Vanaf 1 januari 2019: nieuwe regels voor tijd-voor-tijd
Update nieuwsbericht 2 februari 2018
De Wet minimumloon en minimumvakantiebijslag (WML) is met ingang van 1 januari 2018 op een aantal punten gewijzigd. Per 1 januari 2019 volgt nog een wijziging. In dit blog worden de wijzigingen op een rij gezet.
Over overwerk moet minimaal minimumloon worden betaald
Indien een werknemer overuren (in de wet ‘meerwerk’ genoemd) maakt, dient vanaf 1 januari 2018 over deze overuren minimaal gemiddeld het minimumloon betaald te worden. Om de hoogte van het gemiddelde loon over de overuren te berekenen, wordt het gemiddelde van alle uren tezamen genomen per betalingsperiode. Dit kan per week, maar ook per maand, zijn.
Stel een werknemer van 22 jaar is een arbeidsduur van 40 uur per week overeengekomen tegen een uurloon van € 10,-- (bruto). Dit is hoger dan het per 1 januari 2018 geldende bruto minimumuurloon van € 9,11 voor een werknemer van 22 jaar. Als de werknemer bijvoorbeeld 50 uur werkt (en derhalve 10 uur overwerkt) zakt het gemiddelde bruto uurloon naar € 8,--. Hierdoor komt het loon van de werknemer onder het minimumuurloon uit. De werkgever moet in dit geval tenminste 50 keer € 9,11 bruto voldoen. De werkgever dient dan minimaal € 455,50 bruto te voldoen in plaats van € 400,-- bruto. Op grond van de wet kan een werknemer niet meer claimen. Echter, op grond van eventuele afspraken in de arbeidsovereenkomst of CAO zou dit uiteraard wel kunnen.
Vakantietoeslag over overuren
Vanaf 1 januari 2018 dient over de overuren ook vakantietoeslag betaald te worden. Dit was voor 1 januari 2018 niet het geval.
Indien met de werknemer loon wordt overeengekomen dat hoger is dan driemaal het wettelijk minimumloon, kan met deze werknemer schriftelijke worden overeengekomen dat geen of een lager recht bestaat op vakantietoeslag over de overuren.

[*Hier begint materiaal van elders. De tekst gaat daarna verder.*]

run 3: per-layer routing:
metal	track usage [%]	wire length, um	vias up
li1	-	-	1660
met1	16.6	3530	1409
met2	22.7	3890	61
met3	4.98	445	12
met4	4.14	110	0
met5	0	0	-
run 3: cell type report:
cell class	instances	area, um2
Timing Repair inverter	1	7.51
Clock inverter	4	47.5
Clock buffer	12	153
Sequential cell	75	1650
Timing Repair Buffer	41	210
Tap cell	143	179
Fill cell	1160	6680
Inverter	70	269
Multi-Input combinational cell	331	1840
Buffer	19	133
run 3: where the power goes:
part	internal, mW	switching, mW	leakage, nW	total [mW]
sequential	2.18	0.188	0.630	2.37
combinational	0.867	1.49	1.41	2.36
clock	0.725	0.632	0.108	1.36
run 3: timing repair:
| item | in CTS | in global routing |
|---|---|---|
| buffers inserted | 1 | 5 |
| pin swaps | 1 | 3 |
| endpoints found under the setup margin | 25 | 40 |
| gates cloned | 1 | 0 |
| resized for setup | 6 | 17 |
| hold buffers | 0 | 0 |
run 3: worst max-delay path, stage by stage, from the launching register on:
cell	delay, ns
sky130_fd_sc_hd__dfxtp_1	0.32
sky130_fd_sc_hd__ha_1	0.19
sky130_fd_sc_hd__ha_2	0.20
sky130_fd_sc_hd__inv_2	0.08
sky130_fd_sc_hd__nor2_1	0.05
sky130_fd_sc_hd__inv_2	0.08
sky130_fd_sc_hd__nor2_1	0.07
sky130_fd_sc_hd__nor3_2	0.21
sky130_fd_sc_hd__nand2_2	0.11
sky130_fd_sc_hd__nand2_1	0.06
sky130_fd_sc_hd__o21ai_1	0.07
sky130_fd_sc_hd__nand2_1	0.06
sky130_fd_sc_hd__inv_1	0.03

Bij CAO kunnen afwijkende afspraken gemaakt worden, bijvoorbeeld dat er geen of minder recht is op vakantietoeslag over overuren. Schriftelijk afwijken is ook mogelijk als de werknemer collega’s heeft op wie een CAO van toepassing is, en waarin van de hoofdregel is afgeweken. Dan kan met de werknemer schriftelijk dezelfde afspraak worden gemaakt als die volgens de CAO voor zijn collega’s geldt.
Schriftelijke overeenkomst voor ‘tijd voor tijd’
Overuren kunnen vanaf 1 januari 2018 alleen vergoed worden volgens het principe ‘tijd voor tijd’ indien dit schriftelijk overeengekomen is voorafgaand aan de gemaakte overuren. De tijd voor tijd uren moeten vervolgens opgenomen worden vóór 1 juli in het kalenderjaar volgend op het kalenderjaar waarin deze overuren zijn gemaakt. Indien deze overuren dan niet zijn opgenomen, moeten deze alsnog worden uitbetaald. Als er geen schriftelijke afspraak is gemaakt over het uitkeren van overuren volgens het ‘tijd voor tijd’ principe, dan moet de werkgever de overuren gewoon maandelijks uitbetalen.
Vanaf 1 januari 2019 nieuwe regels tijd voor tijd
Vanaf 1 januari 2019 is de schriftelijke overeenkomst over ‘tijd voor tijd’ niet meer voldoende. Deze afspraak moet dan tevens in een toepasselijke CAO zijn overeengekomen. Indien er voor de werknemer op dat moment geen CAO geldt of in de toepasselijke CAO hierover geen afspraken zijn gemaakt, mag voor deze werknemer geen ‘tijd voor tijd’ toegepast worden.
Het verbod op de ‘tijd-voor-tijd’ regeling is echter geen algeheel verbod, maar ziet op de situatie waarin het minimumloon wordt verdiend. Het komt erop neer dat, indien het gemiddelde betaalde loon (zie voorbeeld hierboven) overeenkomt met het minimumloon of hoger is, dan is de ‘tijd-voor-tijd’ regeling in nog wel mogelijk.
Slot
Voornoemde wetswijzigingen kunnen ertoe leiden dat bestaande regelingen in een arbeidsovereenkomst of personeelshandboek aangepast moeten worden.
Dit blog is slechts een algemene weergave van het geldende recht. Het kan op geen enkele wijze als advies in uw specifieke situatie dienen.